Fitness Coach Debunks Cardio Myth: 'Run 50 km, Go to Hospital'
Coach Reveals Real Fat Loss Formula Beyond Cardio

For countless individuals embarking on a weight loss journey, the default strategy often involves grueling hours of cardio. Long-distance running, exhaustive cycling sessions, and high-intensity crash workouts have long been synonymous with burning fat. However, despite this monumental effort, many are left feeling drained, prone to injury, and disappointed by the lack of lasting transformation.

The Real Formula for Losing Fat

Challenging this widespread approach, Pune-based fitness coach Anish Palesha recently took to Instagram to demystify what he calls the true mechanics of sustainable fat loss. In a video that has sparked conversation, he critiqued the over-reliance on extreme cardio. "Run 50 km, and your stomach will go in. Bro, this won't make you fat, but you'll go straight to the hospital. You are playing the game wrong," he stated bluntly.

Palesha then introduced his perspective on "the real fat loss formula." He emphasized that the process is not merely about burning calories. "The game of fat loss is not just calorie burn. It depends on hormone regulations, muscle retention, and energy balance," he explained. According to him, a fundamental misunderstanding of the "relationship between cardio and fat loss" is where many go astray.

His recommended framework shifts focus towards a balanced regimen. This includes incorporating "zone 2 cardio" for building a strong aerobic base, integrating short bursts of high-intensity interval training (HIIT), and prioritizing strength work. The latter is crucial for building muscle, which in turn elevates the body's resting metabolic rate. Palesha concluded that effective fat loss combines "calorie deficit, plus strength training, plus smart cardio."
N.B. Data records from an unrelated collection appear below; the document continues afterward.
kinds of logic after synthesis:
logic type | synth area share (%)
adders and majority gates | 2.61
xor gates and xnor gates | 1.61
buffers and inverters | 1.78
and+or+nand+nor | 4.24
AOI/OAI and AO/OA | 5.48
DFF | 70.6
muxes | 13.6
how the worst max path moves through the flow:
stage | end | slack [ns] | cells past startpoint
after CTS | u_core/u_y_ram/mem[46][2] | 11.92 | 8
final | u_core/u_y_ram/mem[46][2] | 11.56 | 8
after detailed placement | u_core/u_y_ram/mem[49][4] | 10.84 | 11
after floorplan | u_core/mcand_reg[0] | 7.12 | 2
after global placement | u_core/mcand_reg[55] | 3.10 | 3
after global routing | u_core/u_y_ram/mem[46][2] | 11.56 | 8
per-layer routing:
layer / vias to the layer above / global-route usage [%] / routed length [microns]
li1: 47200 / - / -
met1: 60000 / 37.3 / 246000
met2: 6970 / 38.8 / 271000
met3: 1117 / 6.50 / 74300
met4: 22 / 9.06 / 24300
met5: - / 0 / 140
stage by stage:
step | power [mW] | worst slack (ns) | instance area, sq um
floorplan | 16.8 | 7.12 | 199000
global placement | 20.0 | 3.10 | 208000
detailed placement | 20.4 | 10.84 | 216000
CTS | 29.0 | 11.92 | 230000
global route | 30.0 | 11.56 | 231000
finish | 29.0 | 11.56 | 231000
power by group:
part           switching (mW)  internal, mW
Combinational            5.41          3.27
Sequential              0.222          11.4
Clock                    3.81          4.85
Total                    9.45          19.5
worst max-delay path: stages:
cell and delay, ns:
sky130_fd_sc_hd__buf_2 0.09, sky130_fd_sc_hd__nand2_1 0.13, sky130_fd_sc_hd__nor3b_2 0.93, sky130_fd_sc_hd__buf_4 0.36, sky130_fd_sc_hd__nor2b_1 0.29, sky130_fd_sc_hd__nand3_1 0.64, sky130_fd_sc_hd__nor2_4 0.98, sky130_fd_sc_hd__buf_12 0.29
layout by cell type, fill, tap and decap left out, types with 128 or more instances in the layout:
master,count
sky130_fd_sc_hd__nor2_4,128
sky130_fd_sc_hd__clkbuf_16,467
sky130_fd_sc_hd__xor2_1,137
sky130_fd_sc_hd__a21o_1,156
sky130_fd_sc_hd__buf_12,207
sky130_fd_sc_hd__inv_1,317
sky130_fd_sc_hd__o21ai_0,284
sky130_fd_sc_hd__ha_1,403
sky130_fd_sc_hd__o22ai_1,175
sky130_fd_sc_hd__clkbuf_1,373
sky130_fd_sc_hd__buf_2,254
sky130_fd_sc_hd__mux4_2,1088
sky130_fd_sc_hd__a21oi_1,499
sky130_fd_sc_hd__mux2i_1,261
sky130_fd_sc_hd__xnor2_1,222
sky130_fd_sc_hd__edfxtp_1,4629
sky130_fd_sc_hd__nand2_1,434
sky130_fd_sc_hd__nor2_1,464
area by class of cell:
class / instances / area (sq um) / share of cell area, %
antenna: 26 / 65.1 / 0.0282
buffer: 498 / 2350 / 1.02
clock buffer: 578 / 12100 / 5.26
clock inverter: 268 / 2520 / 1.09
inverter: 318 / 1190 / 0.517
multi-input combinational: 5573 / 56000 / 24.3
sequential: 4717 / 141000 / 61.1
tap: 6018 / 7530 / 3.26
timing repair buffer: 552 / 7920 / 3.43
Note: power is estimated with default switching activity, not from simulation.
$ cat config.mk
export PLATFORM = sky130hd
export DESIGN_NAME = tts_ram
export DESIGN_NICKNAME = d
export VERILOG_FILES = /design/src/hw/rtl/timer_table_scheduler_assert.svh /design/src/hw/rtl/tts_ram.sv
export SDC_FILE = /design/constraint.sdc
export NUM_CORES = 1
export LEC_CHECK = 0
export BUFFER_PORTS_ARGS = -buffer_cell sky130_fd_sc_hd__buf_2
export CORE_MARGIN = 10
export CORE_UTILIZATION = 55
export DETAILED_ROUTE_END_ITERATION = 10
export GPL_ROUTABILITY_DRIVEN = 1
export PLACE_DENSITY_LB_ADDON = 0.1
export SYNTH_ARGS = -nofsm -noshare
export SYNTH_HDL_FRONTEND = slang
export SYNTH_SLANG_ARGS = --single-unit
export TNS_END_PERCENT = 1
$ cat constraint.sdc
create_clock -name i_clk -period 3 [get_ports i_clk]
set_input_delay 0.3 -clock i_clk [delete_from_list [all_inputs] [get_ports i_clk]]
set_output_delay 0.3 -clock i_clk [all_outputs]
set_load 0.005 [all_outputs]
<file path="src/design/cgm_pkg.sv">
`timescale 1ns / 1ps
package cgm_pkg;

  // Operand and accumulator formats: Q1.15 operands, Q18.30 accumulators
  localparam int OPW     = 16;
  localparam int ACCW    = 48;
  localparam int FRAC    = OPW - 1;
  localparam int PROD_W  = 2 * OPW;
  localparam int CPROD_W = PROD_W + 1;
  localparam int APROD_W = ACCW + OPW;
  localparam int ADIFF_W = APROD_W + 1;
  localparam int SCALE_W = ADIFF_W - FRAC;
  localparam int SUM_W   = SCALE_W + 1;
  localparam int TILE_N  = 8;
  localparam int CIDX_W  = 3;

  // Command queue depth, a power of two so the pointers wrap on their own
  localparam int QDEPTH  = 4;
  localparam int QPTR_W  = $clog2(QDEPTH);

  // Configuration register indexes
  localparam int REG_IDX_W = 1;
  localparam logic [REG_IDX_W-1:0] REG_ALPHA_RE = 1'b0;
  localparam logic [REG_IDX_W-1:0] REG_ALPHA_IM = 1'b1;

  // Operation codes of an input request
  localparam logic OP_KSTEP  = 1'b0;
  localparam logic OP_LOAD_C = 1'b1;

  typedef logic signed [OPW-1:0]  opnd_t;
  typedef logic signed [ACCW-1:0] acc_t;

  localparam opnd_t ALPHA_RE_RST = opnd_t'(32767);
  localparam opnd_t ALPHA_IM_RST = opnd_t'(0);

  typedef struct packed {
    logic                operation;
    opnd_t               a_row0_re;
    opnd_t               a_row0_im;
    opnd_t               a_row1_re;
    opnd_t               a_row1_im;
    opnd_t               b_col0_re;
    opnd_t               b_col0_im;
    opnd_t               b_col1_re;
    opnd_t               b_col1_im;
    logic                last_step;
    logic [CIDX_W-1:0]   c_index;
    acc_t                c_value;
  } in_item_t;

  typedef struct packed {
    acc_t c_r0c0_re;
    acc_t c_r0c0_im;
    acc_t c_r1c0_re;
    acc_t c_r1c0_im;
    acc_t c_r0c1_re;
    acc_t c_r0c1_im;
    acc_t c_r1c1_re;
    acc_t c_r1c1_im;
  } out_item_t;

  typedef enum logic [1:0] {
    CMD_LOAD      = 2'd0,
    CMD_STEP      = 2'd1,
    CMD_STEP_LAST = 2'd2
  } cmd_kind_t;

  // One classified request: a[] is {row0 re, row0 im, row1 re, row1 im}, b[] likewise by column
  typedef struct packed {
    cmd_kind_t           kind;
    opnd_t [3:0]         a;
    opnd_t [3:0]         b;
    logic [CIDX_W-1:0]   c_index;
    acc_t                c_value;
  } cmd_t;

  typedef struct packed {
    opnd_t re;
    opnd_t im;
  } alpha_t;

  // Clamp a widened sum to the accumulator range
  function automatic acc_t sat_acc(input logic signed [SUM_W-1:0] x);
    logic all_zero;
    logic all_one;
    all_zero = ~|x[SUM_W-1:ACCW-1];
    all_one  = &x[SUM_W-1:ACCW-1];
    if (all_zero || all_one) begin
      sat_acc = x[ACCW-1:0];
    end else if (x[SUM_W-1]) begin
      sat_acc = {1'b1, {(ACCW-1){1'b0}}};
    end else begin
      sat_acc = {1'b0, {(ACCW-1){1'b1}}};
    end
  endfunction

endpackage

</file>
<file path="src/design/cgm_if.sv">
`timescale 1ns / 1ps
interface cgm_in_if;
  logic                 valid;
  logic                 ready;
  cgm_pkg::in_item_t    data;
  modport source (output valid, output data, input ready);
  modport sink   (input valid, input data, output ready);
endinterface


</file>
<file path="src/design/cgm_front.sv">
`timescale 1ns / 1ps
module cgm_front (
  input  logic                             clk,
  input  logic                             rst,
  cgm_in_if.sink                           operand,
  input  logic                             cfg_we,
  input  logic [cgm_pkg::REG_IDX_W-1:0]    cfg_index,
  input  logic [cgm_pkg::OPW-1:0]          cfg_data,
  input  logic                             q_full,
  output logic                             push,
  output cgm_pkg::cmd_t                    push_cmd,
  output cgm_pkg::alpha_t                  alpha
);

  // Take a request whenever the queue has room
  assign operand.ready = !q_full;
  assign push          = operand.valid && !q_full;

  // Classify the request and pack its operands
  always_comb begin
    if (operand.data.operation == cgm_pkg::OP_LOAD_C) begin
      push_cmd.kind = cgm_pkg::CMD_LOAD;
    end else if (operand.data.last_step) begin
      push_cmd.kind = cgm_pkg::CMD_STEP_LAST;
    end else begin
      push_cmd.kind = cgm_pkg::CMD_STEP;
    end
    push_cmd.a[0]    = operand.data.a_row0_re;
    push_cmd.a[1]    = operand.data.a_row0_im;
    push_cmd.a[2]    = operand.data.a_row1_re;
    push_cmd.a[3]    = operand.data.a_row1_im;
    push_cmd.b[0]    = operand.data.b_col0_re;
    push_cmd.b[1]    = operand.data.b_col0_im;
    push_cmd.b[2]    = operand.data.b_col1_re;
    push_cmd.b[3]    = operand.data.b_col1_im;
    push_cmd.c_index = operand.data.c_index;
    push_cmd.c_value = operand.data.c_value;
  end

  // Hold the alpha scale registers
  always_ff @(posedge clk) begin
    if (rst) begin
      alpha.re <= cgm_pkg::ALPHA_RE_RST;
      alpha.im <= cgm_pkg::ALPHA_IM_RST;
    end else if (cfg_we) begin
      unique case (cfg_index)
        cgm_pkg::REG_ALPHA_RE: alpha.re <= cfg_data;
        cgm_pkg::REG_ALPHA_IM: alpha.im <= cfg_data;
        default: ;
      endcase
    end
  end

endmodule

</file>
<file path="src/flat_wrapper.sv">
// flat-port wrapper written by rule: the top's interface ports become plain ports
module cgm_front_flat 
  (clk, rst, cfg_we, cfg_index, cfg_data, q_full, push, push_cmd, alpha, operand_valid, operand_data, operand_ready);
  cgm_in_if operand_i ();
  input  logic clk;
  input  logic rst;
  input  logic cfg_we;
  input  logic [cgm_pkg::REG_IDX_W-1:0] cfg_index;
  input  logic [cgm_pkg::OPW-1:0] cfg_data;
  input  logic q_full;
  output logic push;
  output cgm_pkg::cmd_t push_cmd;
  output cgm_pkg::alpha_t alpha;
  input wire logic [$bits(operand_i.valid)-1:0] operand_valid;
  input wire logic [$bits(operand_i.data)-1:0] operand_data;
  output wire logic [$bits(operand_i.ready)-1:0] operand_ready;
  assign operand_i.valid = operand_valid;
  assign operand_i.data = operand_data;
  assign operand_ready = operand_i.ready;
  cgm_front u_core (.clk(clk), .rst(rst), .operand(operand_i), .cfg_we(cfg_we), .cfg_index(cfg_index), .cfg_data(cfg_data), .q_full(q_full), .push(push), .push_cmd(push_cmd), .alpha(alpha));
endmodule
</file>
## src/design/cgm_pkg.sv

```systemverilog
`timescale 1ns / 1ps
package cgm_pkg;

  // Operand and accumulator formats: Q1.15 operands, Q18.30 accumulators
  localparam int OPW     = 16;
  localparam int ACCW    = 48;
  localparam int FRAC    = OPW - 1;
  localparam int PROD_W  = 2 * OPW;
  localparam int CPROD_W = PROD_W + 1;
  localparam int APROD_W = ACCW + OPW;
  localparam int ADIFF_W = APROD_W + 1;
  localparam int SCALE_W = ADIFF_W - FRAC;
  localparam int SUM_W   = SCALE_W + 1;
  localparam int TILE_N  = 8;
  localparam int CIDX_W  = 3;

  // Command queue depth, a power of two so the pointers wrap on their own
  localparam int QDEPTH  = 4;
  localparam int QPTR_W  = $clog2(QDEPTH);

  // Configuration register indexes
  localparam int REG_IDX_W = 1;
  localparam logic [REG_IDX_W-1:0] REG_ALPHA_RE = 1'b0;
  localparam logic [REG_IDX_W-1:0] REG_ALPHA_IM = 1'b1;

  // Operation codes of an input request
  localparam logic OP_KSTEP  = 1'b0;
  localparam logic OP_LOAD_C = 1'b1;

  typedef logic signed [OPW-1:0]  opnd_t;
  typedef logic signed [ACCW-1:0] acc_t;

  localparam opnd_t ALPHA_RE_RST = opnd_t'(32767);
  localparam opnd_t ALPHA_IM_RST = opnd_t'(0);

  typedef struct packed {
    logic                operation;
    opnd_t               a_row0_re;
    opnd_t               a_row0_im;
    opnd_t               a_row1_re;
    opnd_t               a_row1_im;
    opnd_t               b_col0_re;
    opnd_t               b_col0_im;
    opnd_t               b_col1_re;
    opnd_t               b_col1_im;
    logic                last_step;
    logic [CIDX_W-1:0]   c_index;
    acc_t                c_value;
  } in_item_t;

  typedef struct packed {
    acc_t c_r0c0_re;
    acc_t c_r0c0_im;
    acc_t c_r1c0_re;
    acc_t c_r1c0_im;
    acc_t c_r0c1_re;
    acc_t c_r0c1_im;
    acc_t c_r1c1_re;
    acc_t c_r1c1_im;
  } out_item_t;

  typedef enum logic [1:0] {
    CMD_LOAD      = 2'd0,
    CMD_STEP      = 2'd1,
    CMD_STEP_LAST = 2'd2
  } cmd_kind_t;

  // One classified request: a[] is {row0 re, row0 im, row1 re, row1 im}, b[] likewise by column
  typedef struct packed {
    cmd_kind_t           kind;
    opnd_t [3:0]         a;
    opnd_t [3:0]         b;
    logic [CIDX_W-1:0]   c_index;
    acc_t                c_value;
  } cmd_t;

  typedef struct packed {
    opnd_t re;
    opnd_t im;
  } alpha_t;

  // Clamp a widened sum to the accumulator range
  function automatic acc_t sat_acc(input logic signed [SUM_W-1:0] x);
    logic all_zero;
    logic all_one;
    all_zero = ~|x[SUM_W-1:ACCW-1];
    all_one  = &x[SUM_W-1:ACCW-1];
    if (all_zero || all_one) begin
      sat_acc = x[ACCW-1:0];
    end else if (x[SUM_W-1]) begin
      sat_acc = {1'b1, {(ACCW-1){1'b0}}};
    end else begin
      sat_acc = {1'b0, {(ACCW-1){1'b1}}};
    end
  endfunction

endpackage

```

## src/design/cgm_cmd_queue.sv

```systemverilog
`timescale 1ns / 1ps
module cgm_cmd_queue (
  input  logic            clk,
  input  logic            rst,
  input  logic            push,
  input  cgm_pkg::cmd_t   push_cmd,
  output logic            full,
  input  logic            pop,
  output cgm_pkg::cmd_t   head,
  output logic            empty
);

  cgm_pkg::cmd_t                 slots [cgm_pkg::QDEPTH];
  logic [cgm_pkg::QPTR_W-1:0]    wr_ptr;
  logic [cgm_pkg::QPTR_W-1:0]    rd_ptr;
  logic [cgm_pkg::QPTR_W:0]      count;

  assign full  = count == (cgm_pkg::QPTR_W+1)'(cgm_pkg::QDEPTH);
  assign empty = count == '0;
  assign head  = slots[rd_ptr];

  // Advance pointers and fill count
  always_ff @(posedge clk) begin
    if (rst) begin
      wr_ptr <= '0;
      rd_ptr <= '0;
      count  <= '0;
    end else begin
      if (push) wr_ptr <= wr_ptr + 1'b1;
      if (pop)  rd_ptr <= rd_ptr + 1'b1;
      if (push && !pop) begin
        count <= count + 1'b1;
      end else if (pop && !push) begin
        count <= count - 1'b1;
      end
    end
  end

  // Store the pushed request
  always_ff @(posedge clk) begin
    if (push) slots[wr_ptr] <= push_cmd;
  end

  a_no_overflow: assert property (@(posedge clk) disable iff (rst) push |-> !full)
    else $error("command queue pushed while full");
  a_no_underflow: assert property (@(posedge clk) disable iff (rst) pop |-> !empty)
    else $error("command queue popped while empty");
  a_count_up: assert property (@(posedge clk) disable iff (rst)
    (push && !pop) |=> count == $past(count) + 1'b1)
    else $error("command queue count did not advance on push");

endmodule

```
Why Building Muscle Trumps Endless Cardio

Echoing this modern fitness philosophy, Sadhna Singh, a senior fitness and lifestyle consultant at HereNow Official, elaborated on the science. "Muscle building is one of the most critical components of sustainable fat loss because muscle tissue is metabolically active," she told indianexpress.com. "When you increase lean muscle, your resting metabolic rate goes up, which means your body burns more calories even when you are not exercising."

She contrasted this with the effects of prolonged cardio. "Endless cardio may burn calories in the moment, but it does not create long-term metabolic change," Singh noted. She highlighted that strength training improves insulin sensitivity, reduces inflammation, and supports better hormone regulation, creating a more conducive environment for consistent and permanent fat loss.

Hormones, Energy Balance, and a Smart Start

Singh further clarified that while fat loss is fundamentally driven by energy balance (calories in versus calories out), hormones act as the key regulators of how efficiently the body responds. Factors like high cortisol, poor sleep, thyroid issues, or insulin resistance can significantly slow down progress, even with diligent diet and exercise.

She also warned against excessively low-calorie diets, noting that the body can adapt by lowering its metabolic rate, stalling weight loss. For beginners looking to implement these principles safely, Singh advised starting with low-intensity zone 2 cardio to build foundational fitness without joint stress. Short HIIT sessions can also be suitable, she added, provided one focuses on proper form, uses low-impact variations, and allows for adequate recovery. She strongly recommended that individuals with pre-existing medical conditions consult a professional before attempting HIIT.

The overarching message from both the coach and the expert is clear: a strategic, multifaceted approach that values muscle preservation, hormonal health, and intelligent training is far more effective for long-term fat loss than the outdated mantra of simply "doing more cardio."

Disclaimer: This article is based on information from the public domain and expert insights. Always consult your healthcare practitioner before starting any new fitness or diet regimen.